Stored data entries:
┌────────
--- config.mk ---
export PLATFORM = sky130hd
export DESIGN_NAME = shortest_remaining_time_scheduler
export DESIGN_NICKNAME = d
export VERILOG_FILES = /design/src/hdl/srt_pkg.sv /design/src/hdl/shortest_remaining_time_scheduler.sv
export SDC_FILE = /design/constraint.sdc
export NUM_CORES = 1
export LEC_CHECK = 0
export ABC_AREA = 1
export BUFFER_PORTS_ARGS = -buffer_cell sky130_fd_sc_hd__buf_2
export CAP_MARGIN = 20
export CORE_MARGIN = 5
export CORE_UTILIZATION = 46
export CTS_CLUSTER_SIZE = 40
export DETAILED_ROUTE_END_ITERATION = 12
export GPL_ROUTABILITY_DRIVEN = 0
export GPL_TIMING_DRIVEN = 0
export HOLD_SLACK_MARGIN = 0.06
export PLACE_DENSITY = 0.66
export SYNTH_ARGS = -nofsm -noshare
export SYNTH_HDL_FRONTEND = slang
export SYNTH_SLANG_ARGS = --single-unit
--- constraint.sdc ---
create_clock -name clk -period 10.3 [get_ports clk]
set_input_delay 0.515 -clock clk [delete_from_list [all_inputs] [get_ports clk]]
set_output_delay 0.515 -clock clk [all_outputs]
set_load 0.05 [all_outputs]
--- src/hdl/srt_pkg.sv ---
// Shared types and constants for the shortest-remaining-time scheduler.
// Depends on nothing; every other file of the block imports it.
package srt_pkg;

  localparam int MAX_TASKS_DEF = 8;
  localparam logic [6:0] SEARCH_START = 7'd100;
  localparam logic [15:0] TIME_MAX = 16'hFFFF;
  localparam logic [3:0] COUNT_MAX = 4'd15;
  localparam logic [3:0] TASK_COUNT_RST = 4'd8;

  typedef enum logic [1:0] {
    OP_LOAD    = 2'd0,
    OP_TICK    = 2'd1,
    OP_RESTART = 2'd2,
    OP_UNUSED  = 2'd3
  } opcode_t;

  typedef enum logic [1:0] {
    ST_IDLE,
    ST_SCAN,
    ST_UPDATE,
    ST_DONE
  } state_t;

  typedef struct packed {
    logic [1:0]  opcode;
    logic [2:0]  slot;
    logic [15:0] arrival;
    logic [6:0]  burst;
  } item_t;

  typedef struct packed {
    logic [15:0] time_now;
    logic        idle;
    logic [2:0]  running_slot;
    logic        finished;
    logic [15:0] finish_tick;
    logic [15:0] wait_time;
    logic        all_done;
  } result_t;

endpackage

--- src/hdl/shortest_remaining_time_scheduler.sv ---
// Preemptive shortest-remaining-time-first scheduler. Depends on srt_pkg.
// Load, restart and unused items give no result, and the block stays ready for
// the next item. A tick item is scanned one slot per cycle through one shared
// compare over N = min(task_count, MAX_TASKS, 8) slots; the update state then
// registers its result, and the next item is taken after the result transfer.
// Reset (rst, synchronous) clears remaining times, clock, count, task_count=8.
module shortest_remaining_time_scheduler
  import srt_pkg::*;
#(
  parameter int MAX_TASKS = MAX_TASKS_DEF
) (
  input  logic       clk,
  input  logic       rst,
  input  logic       item_valid,
  output logic       item_ready,
  input  item_t      item,
  output logic       result_valid,
  input  logic       result_ready,
  output result_t    result,
  input  logic       cfg_we,
  input  logic [3:0] cfg_data
);

  // Loads reach only slots 0..7, so entries past that could never be used.
  localparam int STORE_DEPTH = (MAX_TASKS < 8) ? MAX_TASKS : 8;
  localparam int IDX_W = $clog2(STORE_DEPTH);
  localparam logic [3:0] CNT_CAP = (MAX_TASKS > 15) ? 4'd15 : 4'(MAX_TASKS);
  localparam logic [3:0] DEPTH_CNT = 4'(STORE_DEPTH);

  logic [15:0] arrival_store [STORE_DEPTH];
  logic [6:0]  burst_store   [STORE_DEPTH];
  logic [6:0]  remaining     [STORE_DEPTH];

  logic [3:0]  task_count;
  logic [15:0] clock_time;
  logic [3:0]  done_count;

  state_t state, state_next;

  logic [3:0]       scan_cnt;
  logic [6:0]       min_rem;
  logic             found;
  logic [IDX_W-1:0] best_idx;
  logic [15:0]      best_arr;
  logic [6:0]       best_burst;

  logic [3:0]       eff_cnt;
  logic [3:0]       scan_limit;
  logic             scan_last;
  logic [IDX_W-1:0] scan_idx;
  logic [6:0]       rem_i;
  logic [15:0]      arr_i;
  logic             take_i;
  logic             item_xfer;

  logic [15:0] time_inc;
  logic [6:0]  rem_dec;
  logic [16:0] need;
  logic [16:0] fin_ext;
  logic        fin_now;
  logic [15:0] wait_val;
  logic [3:0]  done_next;

  always_comb begin
    eff_cnt = (task_count > CNT_CAP) ? CNT_CAP : task_count;
    scan_limit = (eff_cnt > DEPTH_CNT) ? DEPTH_CNT : eff_cnt;
    scan_last = ((scan_cnt + 4'd1) == scan_limit);
    scan_idx = scan_cnt[IDX_W-1:0];
    rem_i = remaining[scan_idx];
    arr_i = arrival_store[scan_idx];
    // Strictly less keeps the lowest slot on ties and rejects bursts >= 100.
    take_i = (rem_i != 7'd0) && (arr_i <= clock_time) && (rem_i < min_rem);
    item_xfer = item_valid && item_ready;
  end

  always_comb begin
    time_inc = (clock_time != TIME_MAX) ? clock_time + 16'd1 : clock_time;
    rem_dec = min_rem - 7'd1;
    need = {1'b0, best_arr} + {10'd0, best_burst};
    fin_ext = {1'b0, time_inc};
    fin_now = found && (rem_dec == 7'd0);
    wait_val = (fin_ext > need) ? 16'(fin_ext - need) : 16'd0;
    if (fin_now && (done_count != COUNT_MAX)) begin
      done_next = done_count + 4'd1;
    end else begin
      done_next = done_count;
    end
  end

  always_comb begin
    state_next = state;
    unique case (state)
      ST_IDLE: begin
        if (item_xfer && (item.opcode == OP_TICK)) begin
          state_next = (scan_limit == 4'd0) ? ST_UPDATE : ST_SCAN;
        end
      end
      ST_SCAN: begin
        if (scan_last) begin
          state_next = ST_UPDATE;
        end
      end
      ST_UPDATE: state_next = ST_DONE;
      ST_DONE: begin
        if (result_ready) begin
          state_next = ST_IDLE;
        end
      end
      default: state_next = ST_IDLE;
    endcase
  end

  always_comb begin
    item_ready = (state == ST_IDLE);
    result_valid = (state == ST_DONE);
  end

  always_ff @(posedge clk) begin
    if (rst) begin
      state <= ST_IDLE;
      task_count <= TASK_COUNT_RST;
      clock_time <= 16'd0;
      done_count <= 4'd0;
      for (int i = 0; i < STORE_DEPTH; i++) begin
        remaining[IDX_W'(i)] <= 7'd0;
      end
    end else begin
      state <= state_next;
      if (cfg_we) begin
        task_count <= cfg_data;
      end
      if (item_xfer) begin
        unique case (item.opcode)
          OP_LOAD: begin
            if ({1'b0, item.slot} < DEPTH_CNT) begin
              remaining[item.slot[IDX_W-1:0]] <= item.burst;
            end
          end
          OP_RESTART: begin
            clock_time <= 16'd0;
            done_count <= 4'd0;
          end
          default: ;
        endcase
      end
      if (state == ST_UPDATE) begin
        clock_time <= time_inc;
        done_count <= done_next;
        if (found) begin
          remaining[best_idx] <= rem_dec;
        end
      end
    end
  end

  // Payload and scan registers need no reset.
  always_ff @(posedge clk) begin
    if (item_xfer && (item.opcode == OP_LOAD) && ({1'b0, item.slot} < DEPTH_CNT)) begin
      arrival_store[item.slot[IDX_W-1:0]] <= item.arrival;
      burst_store[item.slot[IDX_W-1:0]] <= item.burst;
    end
    if (item_xfer) begin
      scan_cnt <= 4'd0;
      min_rem <= SEARCH_START;
      found <= 1'b0;
      best_idx <= '0;
    end else if (state == ST_SCAN) begin
      scan_cnt <= scan_cnt + 4'd1;
      if (take_i) begin
        min_rem <= rem_i;
        found <= 1'b1;
        best_idx <= scan_idx;
        best_arr <= arr_i;
        best_burst <= burst_store[scan_idx];
      end
    end
    if (state == ST_UPDATE) begin
      result.time_now <= clock_time;
      result.idle <= !found;
      result.running_slot <= found ? 3'(best_idx) : 3'd0;
      result.finished <= fin_now;
      result.finish_tick <= fin_now ? time_inc : 16'd0;
      result.wait_time <= fin_now ? wait_val : 16'd0;
      result.all_done <= (done_next == eff_cnt);
    end
  end

endmodule

; Word level (Yosys, flattened, before mapping)
; Memory sizes are Yosys's and may differ from the RTL's. A register that Yosys moved wholly into a read port is not among the register bits.
; Cells that the tools add are included.
[op_classes]
add_sub_neg = 6
magnitude_cmp = 5
n_eq_ne = 12
mux = 37
bitwise_logic = 1
n_reduce_logical = 22
[op_table]
columns = operator, n
row1 = $mux 16, 4
row2 = $mux 4, 6
row3 = $mux 3, 6
row4 = $add 16x7->17, 1
row5 = $gt 16x17->1, 1
row6 = $add 16x1->16 const B, 1
row7 = $le 16x16->1, 1
row8 = $ne 16x16->1 const B, 1
row9 = $sub 16x16->16, 1
row10 = $mux 1, 14
row11 = $mux 7, 2
row12 = $reduce_or 7->1, 2
row13 = $add 4x1->4 const B, 2
row14 = $eq 4x4->1, 2
row15 = $gt 4x4->1 const B, 2
row16 = $mux 2, 4
row17 = $pmux 2 s4, 1
row18 = $logic_and 1x1->1, 7
row19 = $logic_not 7->1, 1
row20 = $lt 7x7->1, 1
row21 = $reduce_bool 7->1, 1
row22 = $sub 7x1->7 const B, 1
row23 = $eq 2x2->1 const B, 3
row24 = $reduce_and 2->1, 3
row25 = other kinds (10), 15
[word_totals]
reg_bits = 111
ramBits = 240
in_bits = 37
out_inout_bits = 56
elab_cells = 102
mem_count = 3
[memory_table]
columns = name, words, width, read_ports, rd_clocked_by_memory_dff, write_ports, line
row1 = arrival_store, 8, 16, 1, 1, 1, shortest_remaining_time_scheduler.sv:30  ; logic [15:0] arrival_store [STORE_DEPTH];
row2 = burst_store, 8, 7, 1, 1, 1, shortest_remaining_time_scheduler.sv:31  ; logic [6:0] burst_store [STORE_DEPTH];
row3 = remaining, 8, 7, 1, 1, 8, shortest_remaining_time_scheduler.sv:32  ; logic [6:0] remaining [STORE_DEPTH];

; Depth between registers and ports, before layout
[depth]
word_depth = 8
depth_mapped = 23
ltp_nobuf = 23

; Worst setup path before layout
; No wires, ideal clock.
[synth_path]
path_kind = register to register
startpoint = reg with a tool-made name
endpoint = reg best_arr[0] (enable)
setup_ps = 403
t_arrival_ps = 3509
required_ps = 9897
path_slack_ps = 6388
stages_incl_launch_ff = 19
path_buffers = 3
synth_period_minus_slack_ps = 3912
path_cell_list = dfxtp_1 > inv_2 > clkbuf_1 > clkbuf_1 > nor2_1 > o22ai_1 > nor2_1 > a31oi_1 > ha_1 > nand2_1 > inv_1 > o21ai_0 > a21oi_1 > nor2_1 > nand2_1 > nand2_1 > nand4_4 > buf_4 > nor2_1
[synth_lines]
columns = element, line
row1 = end signal: assignment, shortest_remaining_time_scheduler.sv:173  ; best_arr <= arr_i;
row2 = end: declaration, shortest_remaining_time_scheduler.sv:44  ; logic [15:0] best_arr;

==> run metrics <==
FILL cells=3108; CP endpoint kind=flop; number of vias per cell=5.33; Yosys top cell area share=a little under three fifths; first-pass GRT wire length=around 64000 um; Min-Delay Path Class=in2reg; Slew @ Worst Pin=~0.97 ns; core region area=about 0.036 mm2; YS warnings=0; drt total wl=~40000 um; DR pass1 iterations=5; most common cell in the synthesized netlist=nor2_1; CTS Buf Count=38; final worst slack=about 5.6 ns; Clock Tree Root=clkbuf_16; depth of the CTS H-tree=2; Setup Buffers After CTS=0; area grow syn2layout=14.1%; maximum clock path buffer count=3; Clock Sink Count=roughly 360; DP HPWL=28800 um; WP data arrival=4.89 ns; FF-to-FF End=best_arr[11]; Max-slew headroom=34.7%; grt ovf=0; commonest cells in the netlist=326 x nor2_1, 317 x edfxtp_1, 271 x nand2_1, 166 x inv_1, 121 x o21ai_0; worst hold endpoint=task_count[3]; RSZ-0062 raised after global routing=false; Async SR Flop Fraction=0%; sequential share of the synthesized area=between 60% and 70%; hold depth=3; hold_sp=cfg_data[3]; num rows=69; TritonCTS clock tree=done; global-route usage over all layers=19.6%; initial antenna violation count=3; VDD IR max=between 0.1 and 0.15 mV; drt drc=0; clk_skew=0.0188 ns; Die Y=200 um; Port Buffers=a little over 90; clk slew on worst S/H paths=roughly 0.06 ns; Layout Nets=~1900; Avg Synthesized Cell Area=~10 um2; Initial DRC Count=approximately 1000; syn nets=1741; Final Hold Fails=0; largest net degree at the start of global routing=38; IO Count=93; fraction of layout cells with a size suffix above 1=about a tenth; number of library cell types mapped by synthesis=41; WP data required=about 11 ns; Die Span X=around 200 um; Post-Syn Instances=roughly 1600; cell accounting for the most synthesized area=edfxtp_1; PostCTS Resize Cnt=0; vias in the first global route=approximately 12000; DIE AREA=0.0401 mm2; number of diodes=0; Post-synth EDFFs=around 320; Yosys reg bits=about 360; TNS Setup=0 ns; # setup viols final=0; final slew viol count=0; CP Launch Type=flop; Hold Buf Count CTS=0; WL/cell=17.8 um; Synth area leaders=edfxtp_1 57%, nor2_1 7.3%, nand2_1 6.1%; synthesized area=around 0.017 mm2; max frequency=roughly 0.21 GHz; total vias in the final route=12100; R2R Setup Slk=around 5.6 ns; WS Path Type=reg2reg; P per Cell Area=around 230 mW/mm2; Worst Setup Slack post-DPL=approximately 5.7 ns; DRT antenna net count=0; Post-synth top flop=edfxtp_1; worst-path fanout max=19; period utilization=45.2%; Initial Util=approximately 47%; outcome=finished, final reports clean; leakage=~7.5 nW; Register-to-Register Path Depth=18; Final min period=about 4.7 ns; clock latency on the worst-skew pair=about 0.54 ns; max-cap viol count=0
## report_power, final
part	leakage, nW	internal, W	switching (W)
Combinational	3.65	0.000373	0.000966
Sequential	3.31	0.00174	0.0000653
Clock	0.556	0.000732	0.000556
Total	7.52	0.00285	0.00159
## critical path: stages (launching register included)
cell and delay [ns]:
dfxtp_1 0.37, clkbuf_1 0.51, clkbuf_1 0.48, o21ai_0 0.19, o22ai_1 0.23, nor2_1 0.07
a31oi_1 0.46, ha_1 0.35, nand2_1 0.07, inv_1 0.03, o21ai_0 0.13, a21oi_1 0.08
nor2_1 0.14, nand2_1 0.07, nand2_1 0.19, nand4_4 0.21, buf_4 0.24, nor2_2 0.32
buf_16 0.21
## kinds of logic after synthesis
group	Yosys count	share of synthesized area (%)
AND/OR/NAND/NOR	705	17.1
XOR/XNOR	44	2.49
flip-flops	361	62.5
adder cells (fa/ha/maj)	56	4.30
buffers and inverters	223	5.22
AO/OA/AOI/OAI	259	8.41
## layer usage
metal	global-route usage, %	share of wire, %	wire length [um]
met3	3.77	7.4	3020
met4	5.65	3.0	1210
met5	0	0.084	34
met1	26.2	42	17100
met2	32.9	47	19200
## worst max path at each step
stage                         to  depth (start not counted)  slack, ns  startpoint
global placement    best_arr[13]                         17       4.74        flop
finish              best_arr[11]                         18       5.64        flop
global route         best_arr[6]                         18       5.47        flop
floorplan            best_arr[0]                         18       6.39        flop
CTS                  best_arr[6]                         18       5.70        flop
detailed placement  best_arr[14]                         18       5.72        flop
## layout by cell type, fill, tap and decap left out, types with 3 or more instances in the layout
cell	count
clkbuf_16	38
nor2_4	5
or2_2	3
o21ai_1	14
buf_8	4
xor2_2	4
buf_2	99
buf_4	4
xor2_1	29
inv_1	166
clkinv_1	8
dfxtp_1	44
nor2_2	9
nor2_1	317
o22ai_1	34
edfxtp_1	317
o21ai_0	121
nand4_1	13
a21oi_1	53
ha_1	53
a21o_1	3
nor4_1	3
o21bai_1	3
buf_1	7
clkinv_2	5
nand2_1	271
a31oi_1	25
nand3b_1	3
nand3_1	70
xnor2_1	11
clkbuf_1	42
inv_2	5
nor3_1	6
## sequential cells by signal, indices dropped and copies added (netlist names), named ones only
register       cells
arrival_store    128
burst_store       56
remaining         56
result            54
best_arr          16
clock_time        16
best_burst         7
min_rem            7
done_count         4
scan_cnt           4
task_count         4
best_idx           3
state              2
found              1
## cell type report
| cell class | count | area [um2] | share of cell area (%) |
|---|---|---|---|
| Sequential cell | 361 | 10400 | 54.8 |
| Multi-Input combinational cell | 1064 | 5430 | 28.6 |
| Clock buffer | 47 | 985 | 5.18 |
| Inverter | 171 | 642 | 3.38 |
| Tap cell | 461 | 577 | 3.04 |
| Timing Repair Buffer | 98 | 568 | 2.99 |
| Buffer | 52 | 226 | 1.19 |
| Clock inverter | 21 | 169 | 0.889 |
## metrics by stage
step	hold WS [ns]	instance area, um2	std cells	util (%)	total power (W)
2_1_floorplan	0.430	16600	1648	-	0.00277
3_3_place_gp	0.460	17700	2201	49.6	0.00312
3_5_place_dp	0.463	17800	2207	50.0	0.00316
4_1_cts	0.208	19000	2275	53.3	0.00445
5_1_grt	0.250	19000	2275	53.3	0.00466
6_report	0.229	19000	2275	53.3	0.00443
Power figures use the tool's default switching activity.
`src/bdvf_pkg.sv`:
```
`timescale 1ns / 1ps
// shared constants, types and register codes for the band distortion block
package bdvf_pkg;

    localparam int WINDOW_LEN = 4096;
    localparam int PTR_W = (WINDOW_LEN > 1) ? $clog2(WINDOW_LEN) : 1;

    localparam int SAMPLE_W = 24;
    localparam int E_W = 48;
    localparam int LINE_W = E_W + SAMPLE_W;
    localparam int SUM_W = 60;
    localparam int ROOT_W = 30;

    localparam int DIV_REM_W = 36;
    localparam int DIV_BITS_W = 64;
    localparam int DIV_Q_W = 48;
    localparam int DIV_CNT_W = 6;
    localparam int SQRT_CNT_W = 5;

    localparam logic [DIV_CNT_W-1:0] DIV_CNT_E = 6'd47;
    localparam logic [DIV_CNT_W-1:0] DIV_CNT_SC = 6'd20;
    localparam logic [DIV_CNT_W-1:0] DIV_CNT_TERM = 6'd31;
    localparam logic [SQRT_CNT_W-1:0] SQRT_STEPS = 5'd30;

    localparam int QUEUE_DEPTH = 4;
    localparam int QPTR_W = (QUEUE_DEPTH > 1) ? $clog2(QUEUE_DEPTH) : 1;

    localparam int ADDR_W = 5;
    localparam logic [2:0] REG_BAND_GAIN = 3'd0;
    localparam logic [2:0] REG_CLIP_LEVEL = 3'd1;
    localparam logic [2:0] REG_ENERGY_COMPRESS = 3'd2;
    localparam logic [2:0] REG_FOLLOW_AMOUNT = 3'd3;
    localparam logic [2:0] REG_MIX_WEIGHT = 3'd4;

    localparam logic [23:0] RST_BAND_GAIN = 24'd65536;
    localparam logic [16:0] RST_CLIP_LEVEL = 17'd65536;
    localparam logic [23:0] RST_ENERGY_COMPRESS = 24'd0;
    localparam logic [16:0] RST_FOLLOW_AMOUNT = 17'd0;
    localparam logic [23:0] RST_MIX_WEIGHT = 24'd65536;

    localparam logic [20:0] ONE_Q20 = 21'h100000;

    typedef struct packed {
        logic        neg;
        logic [23:0] mag;
    } item_t;

    typedef struct packed {
        logic  valid;
        item_t item;
    } q_head_t;

    typedef struct packed {
        logic [23:0]        band_gain;
        logic [16:0]        clip_level;
        logic [23:0]        energy_compress;
        logic [16:0]        follow_amount;
        logic signed [23:0] mix_weight;
    } cfg_t;

    typedef struct packed {
        logic                  start;
        logic [DIV_REM_W-1:0]  rem_init;
        logic [DIV_BITS_W-1:0] bits;
        logic [DIV_CNT_W-1:0]  count;
        logic [DIV_REM_W-1:0]  den;
    } div_req_t;

    typedef struct packed {
        logic               busy;
        logic [DIV_Q_W-1:0] quot;
    } div_rsp_t;

    typedef struct packed {
        logic             start;
        logic [SUM_W-1:0] value;
    } sqrt_req_t;

    typedef struct packed {
        logic              busy;
        logic [ROOT_W-1:0] root;
    } sqrt_rsp_t;

endpackage

```
`src/bdvf_sqrt.sv`:
```
`timescale 1ns / 1ps
// digit-by-digit floor square root, one result bit per cycle
module bdvf_sqrt (
    input  logic                 clk,
    input  logic                 rst_n,
    input  bdvf_pkg::sqrt_req_t  req,
    output bdvf_pkg::sqrt_rsp_t  rsp
);

    logic [bdvf_pkg::SUM_W-1:0]      val_reg, val_next;
    logic [32:0]                     rem_reg, rem_next;
    logic [bdvf_pkg::ROOT_W-1:0]     root_reg, root_next;
    logic [bdvf_pkg::SQRT_CNT_W-1:0] cnt_reg, cnt_next;
    logic                            busy_reg, busy_next;
    logic [32:0]                     shifted;
    logic [32:0]                     test;

    always_comb
    begin
        shifted = {rem_reg[30:0], val_reg[bdvf_pkg::SUM_W-1 -: 2]};
        test = {1'b0, root_reg, 2'b01};
        val_next = val_reg;
        rem_next = rem_reg;
        root_next = root_reg;
        cnt_next = cnt_reg;
        busy_next = busy_reg;
        if (req.start)
        begin
            val_next = req.value;
            rem_next = '0;
            root_next = '0;
            cnt_next = bdvf_pkg::SQRT_STEPS;
            busy_next = 1'b1;
        end
        else if (busy_reg)
        begin
            if (shifted >= test)
            begin
                rem_next = shifted - test;
                root_next = {root_reg[bdvf_pkg::ROOT_W-2:0], 1'b1};
            end
            else
            begin
                rem_next = shifted;
                root_next = {root_reg[bdvf_pkg::ROOT_W-2:0], 1'b0};
            end
            val_next = {val_reg[bdvf_pkg::SUM_W-3:0], 2'b00};
            cnt_next = cnt_reg - 1'b1;
            if (cnt_reg == bdvf_pkg::SQRT_CNT_W'(1))
            begin
                busy_next = 1'b0;
            end
        end
    end

    always_ff @(posedge clk or negedge rst_n)
    begin
        if (!rst_n)
        begin
            busy_reg <= 1'b0;
            cnt_reg <= '0;
        end
        else
        begin
            busy_reg <= busy_next;
            cnt_reg <= cnt_next;
        end
    end

    always_ff @(posedge clk)
    begin
        val_reg <= val_next;
        rem_reg <= rem_next;
        root_reg <= root_next;
    end

    assign rsp.busy = busy_reg;
    assign rsp.root = root_reg;

endmodule

```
└────────
What you have to do:
Please go over the data above and copy each line with "block" in it.

Your solution:
// Depends on nothing; every other file of the block imports it.
// Load, restart and unused items give no result, and the block stays ready for
// shared constants, types and register codes for the band distortion block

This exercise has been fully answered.